Authors: Cindy Davis
He hesitated before saying, “Of course."
Outside, he held the car door for her. She was silent during the ride to her apartment.
"Please don't be angry,” he whispered. His eyelashes and tiny hairs on his nose glowed in the moonlight.
"I'm not angry. It's just that. Look, I've explained it to you several times—"
Burt interrupted her troubled speech. “No, you haven't. All you've said is you're recovering from a bad relationship."
"That's right. An intelligent man would surmise that—"
"Okay,” he said, his tone sharp.
She extracted herself from the car before he could come around and open the door.

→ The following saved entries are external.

**src/rtl/i2c_arb_pkg.sv**
```systemverilog
`default_nettype none
// ============================================================================
// Module      : i2c_arb_pkg
// Description : Shared widths, default timeout and FSM encoding for the
//               two-requester I2C transaction arbiter.
// Revision    : 1.0 - initial release
// ============================================================================
package i2c_arb_pkg;

    localparam int c_addr_w          = 7;
    localparam int c_data_w          = 8;
    localparam int c_timeout_cycles  = 64;
    localparam int c_to_w            = 8;

    typedef enum logic [2:0] {
        IDLE      = 3'd0,
        LAUNCH    = 3'd1,
        WAIT_BUSY = 3'd2,
        WAIT_DONE = 3'd3,
        RESP      = 3'd4
    } arb_state_t;

endpackage
`default_nettype wire

```
**src/rtl/i2c_rr_grant.sv**
```systemverilog
`default_nettype none
// ============================================================================
// Module      : i2c_rr_grant
// Description : Two-way round-robin grant, combinational, one-hot output.
//               last_grant names the requester that won most recently.
// Revision    : 1.0 - initial release
// ============================================================================
module i2c_rr_grant (
    input  logic [1:0] valid,
    input  logic       last_grant,
    output logic [1:0] grant
);

    always_comb begin
        grant = 2'b00;
        if (valid[0] && valid[1]) begin
            grant = last_grant ? 2'b01 : 2'b10;
        end else if (valid[0]) begin
            grant = 2'b01;
        end else if (valid[1]) begin
            grant = 2'b10;
        end
    end

endmodule
`default_nettype wire

```
**src/rtl/i2c_req_arbiter.sv**
```systemverilog
`default_nettype none
// ============================================================================
// Module      : i2c_req_arbiter
// Description : Arbitrates two requesters onto one I2C bit-level driver, one
//               transaction at a time. Optional watchdog: I2C_ARB_TIMEOUT_EN.
// Revision    : 1.0 - initial release
// ============================================================================
module i2c_req_arbiter
    import i2c_arb_pkg::*;
#(
    parameter int TIMEOUT_CYCLES = c_timeout_cycles,
    parameter int TO_W           = c_to_w
) (
    input  logic                clk,
    input  logic                reset,
    input  logic                req0_valid,
    output logic                req0_ready,
    input  logic [c_addr_w-1:0] req0_addr,
    input  logic [c_data_w-1:0] req0_data,
    input  logic                req0_rw,
    input  logic                req1_valid,
    output logic                req1_ready,
    input  logic [c_addr_w-1:0] req1_addr,
    input  logic [c_data_w-1:0] req1_data,
    input  logic                req1_rw,
    output logic                drv_start,
    output logic [c_addr_w-1:0] drv_addr,
    output logic [c_data_w-1:0] drv_data,
    output logic                drv_rw,
    output logic                drv_abort,
    input  logic                drv_busy,
    input  logic                drv_nack,
    output logic                rsp_valid,
    output logic                rsp_id,
    output logic                rsp_err,
    output logic                rsp_timeout,
    output logic                busy
);

    arb_state_t          r_state;
    arb_state_t          w_state_nxt;
    logic [1:0]          w_grant;
    logic                w_accept;
    logic                w_abort;
    logic                w_timeout;
    logic                r_last;
    logic                r_id;
    logic                r_nack;
    logic [c_addr_w-1:0] r_addr;
    logic [c_data_w-1:0] r_data;
    logic                r_rw;

    i2c_rr_grant u_grant (
        .valid      ({req1_valid, req0_valid}),
        .last_grant (r_last),
        .grant      (w_grant)
    );

    assign w_accept = (r_state == IDLE) && (w_grant != 2'b00);

    always_comb begin
        w_state_nxt = r_state;
        case (r_state)
            IDLE:      if (w_accept) w_state_nxt = LAUNCH;
            LAUNCH:    w_state_nxt = WAIT_BUSY;
            WAIT_BUSY: begin
                if (w_abort)       w_state_nxt = RESP;
                else if (drv_busy) w_state_nxt = WAIT_DONE;
            end
            WAIT_DONE: if (!drv_busy || w_abort) w_state_nxt = RESP;
            RESP:      w_state_nxt = IDLE;
            default:   w_state_nxt = IDLE;
        endcase
    end

    always_ff @(posedge clk or negedge reset) begin
        if (!reset) begin
            r_state <= IDLE;
            r_last  <= 1'b1;
            r_id    <= 1'b0;
            r_nack  <= 1'b0;
            r_addr  <= '0;
            r_data  <= '0;
            r_rw    <= 1'b0;
        end else begin
            r_state <= w_state_nxt;
            if (w_accept) begin
                r_last <= w_grant[1];
                r_id   <= w_grant[1];
                r_addr <= w_grant[1] ? req1_addr : req0_addr;
                r_data <= w_grant[1] ? req1_data : req0_data;
                r_rw   <= w_grant[1] ? req1_rw   : req0_rw;
                r_nack <= 1'b0;
            end else if ((r_state == WAIT_DONE) && drv_busy && drv_nack) begin
                r_nack <= 1'b1;
            end
        end
    end

    // Parameters are referenced here in every build; an illegal sizing
    // selects this empty branch and is easy to spot in elaboration reports.
    if ((TIMEOUT_CYCLES < 1) || (TIMEOUT_CYCLES >= (2 ** TO_W))) begin : g_bad_timeout_cfg
    end

`ifdef I2C_ARB_TIMEOUT_EN
    localparam logic [TO_W-1:0] c_to_last = TO_W'(TIMEOUT_CYCLES - 1);

    logic [TO_W-1:0] r_cnt;
    logic            r_timeout;
    logic            w_in_wait;

    assign w_in_wait = (r_state == WAIT_BUSY) || (r_state == WAIT_DONE);
    // Count is k-1 in the k-th cycle after LAUNCH, so the hit lands on
    // cycle TIMEOUT_CYCLES; a completion in that same cycle wins.
    assign w_abort   = w_in_wait && (r_cnt == c_to_last) &&
                       !((r_state == WAIT_DONE) && !drv_busy);

    always_ff @(posedge clk or negedge reset) begin
        if (!reset) begin
            r_cnt     <= '0;
            r_timeout <= 1'b0;
        end else begin
            if (r_state == LAUNCH) begin
                r_cnt <= '0;
            end else if (w_in_wait) begin
                r_cnt <= r_cnt + TO_W'(1);
            end
            if (w_accept) begin
                r_timeout <= 1'b0;
            end else if (w_abort) begin
                r_timeout <= 1'b1;
            end
        end
    end

    assign w_timeout = r_timeout;
`else
    assign w_abort   = 1'b0;
    assign w_timeout = 1'b0;
`endif

    // The async reset also masks the combinational accept path.
    assign req0_ready  = reset & w_accept & w_grant[0];
    assign req1_ready  = reset & w_accept & w_grant[1];
    assign drv_start   = (r_state == LAUNCH);
    assign drv_addr    = r_addr;
    assign drv_data    = r_data;
    assign drv_rw      = r_rw;
    assign drv_abort   = w_abort;
    assign rsp_valid   = (r_state == RESP);
    assign rsp_id      = rsp_valid & r_id;
    assign rsp_err     = rsp_valid & (r_nack | w_timeout);
    assign rsp_timeout = rsp_valid & w_timeout;
    assign busy        = (r_state != IDLE);

endmodule
`default_nettype wire

```
**config.mk**
```make
export PLATFORM = sky130hd
export DESIGN_NAME = i2c_req_arbiter
export DESIGN_NICKNAME = d
export VERILOG_FILES = /design/src/rtl/i2c_arb_pkg.sv /design/src/rtl/i2c_rr_grant.sv /design/src/rtl/i2c_req_arbiter.sv
export SDC_FILE = /design/constraint.sdc
export NUM_CORES = 1
export LEC_CHECK = 0
export CAP_MARGIN = 5
export CELL_PAD_IN_SITES_DETAIL_PLACEMENT = 0
export CELL_PAD_IN_SITES_GLOBAL_PLACEMENT = 1
export CORE_MARGIN = 2
export CORE_UTILIZATION = 29
export CTS_CLUSTER_SIZE = 12
export DETAILED_ROUTE_END_ITERATION = 8
export GPL_ROUTABILITY_DRIVEN = 0
export PLACE_DENSITY_LB_ADDON = 0.1
export REMOVE_ABC_BUFFERS = 1
export SLEW_MARGIN = 20
export SYNTH_ARGS = -nofsm -noshare
export SYNTH_HDL_FRONTEND = slang
export SYNTH_SLANG_ARGS = --single-unit
```
**constraint.sdc**
```tcl
create_clock -name clk -period 2.7 [get_ports clk]
set_clock_uncertainty 0.15 [all_clocks]
set_input_delay 0.54 -clock clk [delete_from_list [all_inputs] [get_ports clk]]
set_output_delay 0.54 -clock clk [all_outputs]
set_load 0.05 [all_outputs]
```
## Word level (Yosys, flattened, before mapping)

Cells that the tools add are included.

- Reductions and logical operators: 9
- Divide/modulo/power cells: 0
- Add/subtract/negate cells: 0
- Bitwise logic cells: 5
- Equality and inequality tests: 7
- Multiply operators: 0
- Magnitude comparators: 0
- Multiplexer cells: 13
- Shift-type cells: 0

Operators with widths:

| cell | count |
|---|---|
| 3-bit one-hot mux with 4 select lines | 1 |
| 3-bit 2-to-1 mux | 3 |
| 2-bit 2-to-1 mux | 4 |
| 8-bit 2-to-1 mux | 1 |
| 7-bit 2-to-1 mux | 1 |
| 3-bit by 2-bit == test with 1-bit output, second input constant | 2 |
| 2-bit != test, second input constant | 3 |
| 1-bit bitwise AND | 5 |
| 1-bit logical AND | 4 |
| 2-bit nonzero test | 2 |
| 3-bit by 1-bit == test with 1-bit output, second input constant | 1 |
| 3-bit == test, second input constant | 1 |
| 3-bit logical NOT | 1 |
| 1-bit 2-to-1 mux | 3 |
| 3-bit AND reduction | 1 |
| 3-bit nonzero test | 1 |

- Latch bits: 0
- Memory bits (writable): 0
- Output and inout bits: 25
- Bits in read-only memories: 0
- Register bits after elaboration: 22
- Memories kept: 0
- Word-level logic and storage cells: 41

## Longest topological paths before layout

Gate-level depths: netlist of the first run.

- Depth in word-level cells: 7
- Depth in mapped cells: 5

## Hierarchy

From an unflattened synthesis of the first run, not the netlist that was laid out.

- Cells, all modules: 86
- Area total of the unflattened synthesis: 1182.4 µm²

By module, submodules not included:

| module | instances | cells an instance | sequential area each (µm²) | area each (µm²) |
|---|---|---|---|---|
| i2c_req_arbiter | 1 | 83 | 551.8 | 1163.6 |
| i2c_rr_grant | 1 | 3 | 0.0 | 18.8 |

## Least setup slack after synthesis of the first run

OpenSTA, ideal clock, no wires.

- Kind: register to output
- From: register r_state[2]
- To: output port drv_start
- Data arrival time: 1.620 ns
- Slack: 0.390 ns
- Stages on the path, launching flop included: 2
- Path buffers: 0
- Path through: dfrtp_1 nor3b_1

- Cells in the longest elaborated chain, start to end: 1

RTL lines:

| item | line | source |
|---|---|---|
| from (decl) | i2c_req_arbiter.sv:40 | `arb_state_t r_state;` |
| from (signal assigned) | i2c_req_arbiter.sv:86 | `r_state <= w_state_nxt;` |
| 3-bit by 1-bit == test with 1-bit output | i2c_req_arbiter.sv:145 | `assign drv_start = (r_state == LAUNCH);` |
| to (decl) | i2c_req_arbiter.sv:26 | `output logic drv_start,` |

Every way passes these cells.

## Worst setup path after layout of the first run

Same ends and word-level chain as after synthesis.

==> reports/results.txt, run 1 <==
initial drt markers - 25
CP Launch Type - flip-flop
commonest cells after routing, fill and taps aside - clkdlybuf4s50_1, dfrtp_1, or3_1
syn_area_per_cell - 12.0 µm²
drt total wl - 2.87 mm
cells after synthesis - 88
Max Freq - 396 MHz
total number of vias - 958
register area share after synthesis - 52.3%
Max Root-Sink Buffers - 2
per-cell routed wire length - 14.4 µm
max-slew violations - 0
DP Worst Slack - 340 ps
post-route ant nets - 0
first-pass GRT wire length - 4.76 mm
routed wl met3 - 199 µm
post-placement cell count - 195
Pwr Density - 1180 nW/µm²
Std-Cell Core Area - 3420 µm²
initial core utilization - 30.9%
Die Width - 64.3 µm
overall power - 2.12 mW
DP HPWL - 2.19 mm
reg2reg path depth - 5
Post-Syn Area - 1050 µm²
H-tree depth - 1
Tightest Pin Transition - 510 ps
I/O pin cnt - 63
number of I/O port buffers - 60
vias in the first global route - 1016
critical path data arrival time - 1840 ps
TNS Setup - 0 ps
Die H - 64.3 µm
clk_lat worst skew - 300 ps
worst reg2reg startpoint - r_state[1]$_DFFE_PN0P_
Clock Pin Slew Worst Setup and Hold Paths - 120 ps
most common cell after layout, fill and taps aside - clkdlybuf4s50_1
static leakage - 0.740 nW
met2 wire len - 1.38 mm
initial antenna violation count - 0
average via count per standard cell - 4.81
cell area after layout - 1800 µm²
R2R Setup Slk - 720 ps
share of layout cells above drive strength 1 - 15.0%
CTS sink cnt - 22
CP Max Fanout - 9
GRT overflow - 0
final net count - 192
min-delay worst type - flip-flop to flip-flop
max layer used - met4
WL met1 - 1.27 mm
die area - 4140 µm²
final-report hold violation count - 0
maximum vdd ir drop - 0.000453 V
largest net degree at the start of global routing - 18
FF-to-FF End - drv_data[1]$_DFFE_PN0P_
drc violations - 0
Setup Viol. Count Final - 0
TritonCTS Buffers - 3
TritonCTS clock tree - yes
status - complete, no violations
FF+latch count, synth - 22
Period minus WS final - 2530 ps
worst setup path endpoint - drv_start
diode count - 0
Util after Layout - 52.7%
Root Buffer - clkbuf_4
Yosys Warn Count - 0
hold_ws - 360 ps
WP data required - 2010 ps
Filler cells - 323
Crit. Startpoint - r_state[2]$_DFFE_PN0P_
Final period util - 93.5%
post-route insts no fill - 199
relative slew slack - 65.9%
P&R area growth vs syn - 70.8%
Yosys cell types - 29
Post-CTS Setup Inserts - 0
setup ws final - 175 ps
CP Capture Type - output port
placed cell area - 1740 µm²
Site Rows - 21
global-route usage over all layers - 15.1%
crit path kind - flip-flop to output port
hold_sp - r_nack$_DFFE_PN0P_
Max Cap Violations - 0
unrepaired setup endpoints after global routing - no
drt first pass iters - 4
## report_power, final
part / leakage [nW] / switching, mW / internal [mW] / total (mW)
Clock: 0.0279 / 0.104 / 0.150 / 0.254
Sequential: 0.246 / 0.113 / 0.493 / 0.606
Combinational: 0.466 / 0.760 / 0.501 / 1.26
## area by class of cell
cell class              count  area, µm²  area share, %
multi-input cells          60        460           25.6
clock inverters             1       30.0           1.67
inverters                   1       3.75          0.208
repair buffers             66        676           37.5
flip-flops and latches     22        552           30.6
clock buffers               3       22.5           1.25
well taps                  46       57.6           3.19
## per-layer routing
metal	vias up	track usage [%]
li1	473	-
met1	446	19.1
met2	37	25.0
met3	2	3.70
met4	0	5.59
met5	-	0
## Yosys cell counts
master	n	area [µm²]
inv_2	1	3.75
a21oi_1	3	15.0
nor2b_1	1	6.26
nand2_1	2	7.51
o221a_2	6	67.6
and4b_1	1	10.0
buf_4	3	22.5
and3b_1	1	8.76
nor3b_1	1	7.51
a21bo_2	1	10.0
buf_2	1	5.00
or3_1	16	100
nor3_4	1	16.3
a31oi_1	2	12.5
and3_1	2	12.5
and4_1	1	8.76
nor2_4	1	11.3
o22ai_1	1	6.26
clkbuf_1	1	3.75
buf_6	1	11.3
nand3_1	1	5.00
nor2_1	4	15.0
dfstp_2	1	26.3
dfrtp_1	21	526
and2_1	1	6.26
conb_1	1	3.75
o221a_1	10	113
a211oi_1	1	7.51
nand2b_1	1	6.26
## registers in the layout, indices dropped and copies added (netlist names)
register,count
drv_data,8
r_nack,1
r_last,1
drv_rw,1
drv_addr,7
r_id,1
r_state,3
## critical path, cell delays in order (launching register included)
cell and delay, ps:
dfrtp_1 500, nor3b_1 210, clkdlybuf4s50_1 830
## logic make-up (layout without fill, tap and decap cells)
| family | after synthesis | after routing | synth area share, % |
|---|---|---|---|
| other | 1 | 2 | 0.356 |
| flip-flops | 22 | 22 | 52.3 |
| AO/OA/AOI/OAI | 24 | 24 | 21.9 |
| buffers and inverters | 7 | 71 | 4.39 |
| AND/OR/NAND/NOR | 34 | 34 | 21.0 |
## how the worst min path moves through the flow
stage	depth (start not counted)	slack [ps]	to
4_1_cts	2	370	r_nack$_DFFE_PN0P_
3_5_place_dp	2	340	r_nack$_DFFE_PN0P_
3_3_place_gp	2	330	r_nack$_DFFE_PN0P_
6_report	2	360	r_nack$_DFFE_PN0P_
5_1_grt	2	410	r_nack$_DFFE_PN0P_
2_1_floorplan	0	90	drv_addr[0]$_DFFE_PN0P_
## what timing repair did
item / CTS / global route
gates resized for setup: 0 / 4
hold buffers: 0 / 0
setup endpoints to repair: 0 / 4
Note: power is estimated with default switching activity, not from simulation.
==> run 2: changes to the inputs <==
--- a/config.mk
+++ b/config.mk
@@ -15,7 +15,6 @@
 export GPL_ROUTABILITY_DRIVEN = 0
 export PLACE_DENSITY_LB_ADDON = 0.1
 export REMOVE_ABC_BUFFERS = 1
-export SLEW_MARGIN = 20
 export SYNTH_ARGS = -nofsm -noshare
 export SYNTH_HDL_FRONTEND = slang
 export SYNTH_SLANG_ARGS = --single-unit
==> results of run 2 <==
No change in the layout: final DEF, timing and power equal those of run 1.
==> run 3: changes to the inputs <==
--- a/config.mk
+++ b/config.mk
@@ -8,7 +8,6 @@
 export CAP_MARGIN = 5
 export CELL_PAD_IN_SITES_DETAIL_PLACEMENT = 0
 export CELL_PAD_IN_SITES_GLOBAL_PLACEMENT = 1
-export CORE_MARGIN = 2
 export CORE_UTILIZATION = 29
 export CTS_CLUSTER_SIZE = 12
 export DETAILED_ROUTE_END_ITERATION = 8
==> constraint.sdc (replaced) <==
create_clock -name clk -period 2.7 [get_ports clk]
set_clock_uncertainty 0.15 [all_clocks]
set_input_delay 0.54 -clock clk [delete_from_list [all_inputs] [get_ports clk]]
set_output_delay 0.54 -clock clk [all_outputs]
set_load 0.01 [all_outputs]
==> reports/results.txt, run 3 (synthesized netlist as in run 1, its figures left out) <==
Comb power frac - 49.4% (-10 points)
die area - 3880 µm² (-6.1%)
# resized after CTS - 0 (unchanged)
min-delay worst type - flip-flop to flip-flop
setup ws final - 118 ps (-56.6 ps)
overall power - 1.70 mW (-20%)
CP Launch Type - input port
per-cell routed wire length - 14.1 µm (-2.1%)
crit-path most repeated cell - clkdlybuf4s50_1
status - complete, no violations
CTS sink cnt - 22 (unchanged)
WP data required - 2010 ps (about the same)
Period minus WS final - 2580 ps (+56.6 ps)
CP Capture Type - output port
Setup Viol. Count Final - 0 (unchanged)
GRT overflow - 0 (unchanged)
I/O pin cnt - 63 (unchanged)
Max Root-Sink Buffers - 2 (unchanged)
CP max stage cell - clkdlybuf4s50_1
most common cell after layout, fill and taps aside - clkdlybuf4s50_1
largest net degree at the start of global routing - 23 (+5)
Final period util - 95.6% (+2.1 points)
share of layout cells above drive strength 1 - 14.3% (-0.75 points)
Max Cap Violations - 0 (unchanged)
post-route ant nets - 0 (unchanged)
crit path kind - input port to output port
maximum vdd ir drop - 0.000413 V (-8.9%)
DP HPWL - 2.00 mm (-8.9%)
Die H - 62.3 µm (-3.1%)
net switching power figure - 0.561 mW (-43%)
Die Width - 62.3 µm (-3.1%)
P&R area growth vs syn - 68.7%
Crit path largest cell delay - 530 ps (-300 ps)
total number of vias - 1007 (+5.1%)
Max Freq - 387 MHz (-2.2%)
initial drt markers - 44 (+76%)
Std-Cell Core Area - 3420 µm² (unchanged)
cell-internal power - 1.14 mW (-0.44%)
drc violations - 0 (unchanged)
number of I/O port buffers - 60 (unchanged)
Site Rows - 21 (unchanged)
H-tree depth - 1 (unchanged)
drt first pass iters - 4 (unchanged)
vias in the first global route - 1011 (-0.49%)
average via count per standard cell - 5.04 (+4.6%)
TritonCTS clock tree - yes
clk_lat worst skew - 320 ps (+20 ps)
Clock Pin Slew Worst Setup and Hold Paths - 110 ps (about the same)
Net Sw Frac - 33.0% (-13 points)
initial antenna violation count - 0 (unchanged)
DP Worst Slack - 110 ps (-230 ps)
final-report hold violation count - 0 (unchanged)
Pwr Density - 956 nW/µm² (-19%)
final net count - 193 (+0.52%)
CP Max Fanout - 3 (-6)
sequential power share - 35.7% (+7.2 points)
diode count - 0 (unchanged)
critical path data arrival time - 1890 ps (+50 ps)
Root Buffer - clkbuf_4
commonest cells after routing, fill and taps aside - clkdlybuf4s50_1, dfrtp_1, or3_1
max-slew violations - 0 (unchanged)
static leakage - 0.677 nW (-8.6%)
first-pass GRT wire length - 4.71 mm (-1.0%)
worst path cell trace - clkdlybuf4s50_1, a21bo_2, nor2_1, clkdlybuf4s50_1
clock share of power - 15.0% (+3.0 points)
drt total wl - 2.82 mm (-1.6%)
initial core utilization - 30.9% (unchanged)
number of flip-flops in the largest register - 8 (unchanged)
Post-CTS Setup Inserts - 0 (unchanged)
global-route usage over all layers - 15.3% (+0.19 points)
cts hold-fix bufs - 0 (unchanged)
TritonCTS Buffers - 3 (unchanged)
==> run 3: changes by cell type in the layout (fill, tap and decap cells not counted) <==
cell             change
dlymetal6s2s_1       -4
buf_12               -2
buf_4                +1
clkdlybuf4s50_1      +6
==> run 3: final timing paths <==
check	start	end	slack, ps	cells after the start
worst max-delay path	req1_valid	req1_ready	120	4
worst min-delay path	r_nack$_DFFE_PN0P_	r_nack$_DFFE_PN0P_	370	2
worst max register to register	r_state[0]$_DFFE_PN0P_	drv_addr[1]$_DFFE_PN0P_	770	4
worst min register to register	r_nack$_DFFE_PN0P_	r_nack$_DFFE_PN0P_	370	2
max in group asynchronous	reset	r_last$_DFFE_PN1P_	1660	2
min in group asynchronous	reset	r_id$_DFFE_PN0P_	470	2
==> run 3: critical path, delay by kind of cell <==
kind	cells	cell delay, ps
AOI/OAI and AO/OA	1	240
buffers and inverters	2	1030
and+or+nand+nor	1	80
==> run 3: metal layers <==
metal  vias to the layer above  GRT usage (%)  routed length (µm)
li1                        479              -                   -
met1                       477           19.6                1250
met2                        49           25.0                1340
met3                         2           6.07                 218
met4                         0           1.74                  11
met5                         -              0                   0
==> run 3: power groups by stage <==
stage | registers, mW | logic, mW | clock network, mW
after floorplan | 0.652 | 0.347 | 0
after global placement | 0.609 | 0.827 | 0
after detailed placement | 0.615 | 0.836 | 0
after CTS | 0.608 | 0.842 | 0.266
after global routing | 0.632 | 0.911 | 0.281
final | 0.606 | 0.839 | 0.255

After shutting her apartment door and listening for the sound of his retreating footsteps and the front door squeaking shut, Paige tiptoed downstairs and went for a walk. The city was so quiet. Only the soft thud of her footsteps could be heard as she wandered several blocks north. She stopped at the intersection where the big yellow truck had appeared. What was it—just a week ago?
Paige crossed her arms and imagined Chris’ truck looming into sight.
He leaned forward for a better look. He smiled. His big hands wound the enormous steering wheel. The truck performed like an acrobat and thundered to the side of the road. It didn't stop at the curb though. The engine roared deeper and stronger, then leaped over onto the sidewalk and thundered toward her.
Chris’ smiling face changed. Now it was Burt's leering grin coming at her.
The next thing Paige knew she was leaning against her closed apartment door, the raised panels biting into her spine, her breath coming in bottomless bursts.
What did the vision mean? That she wanted Chris? That she should let Burt closer? She'd never been good at dissecting dreams. She'd never been a good judge of character. Wasn't that how she ended up with Stefano in the first place? A handsome man comes along, says a few nice things, and she jumps into bed with him.
Paige leaned away from the door and slipped out of her jacket.
Letting the hot shower needles beat on her face, she made up her mind about one thing—tomorrow she'd break off her relationship with Burton David Palmer.
Paige didn't know how she got in front of the quilt shop. She'd been walking and sipping hot green tea and rehearsing what she'd say to Burt later. “I can't see you any more. I'm in love with..."
Love? God no. She'd only known Chris a couple of days. Love was impossible. Particularly when all the signs pointed toward him working for Stefano. She simply could not fall in love with anyone—especially not the handsome Canadian-turned-Texan.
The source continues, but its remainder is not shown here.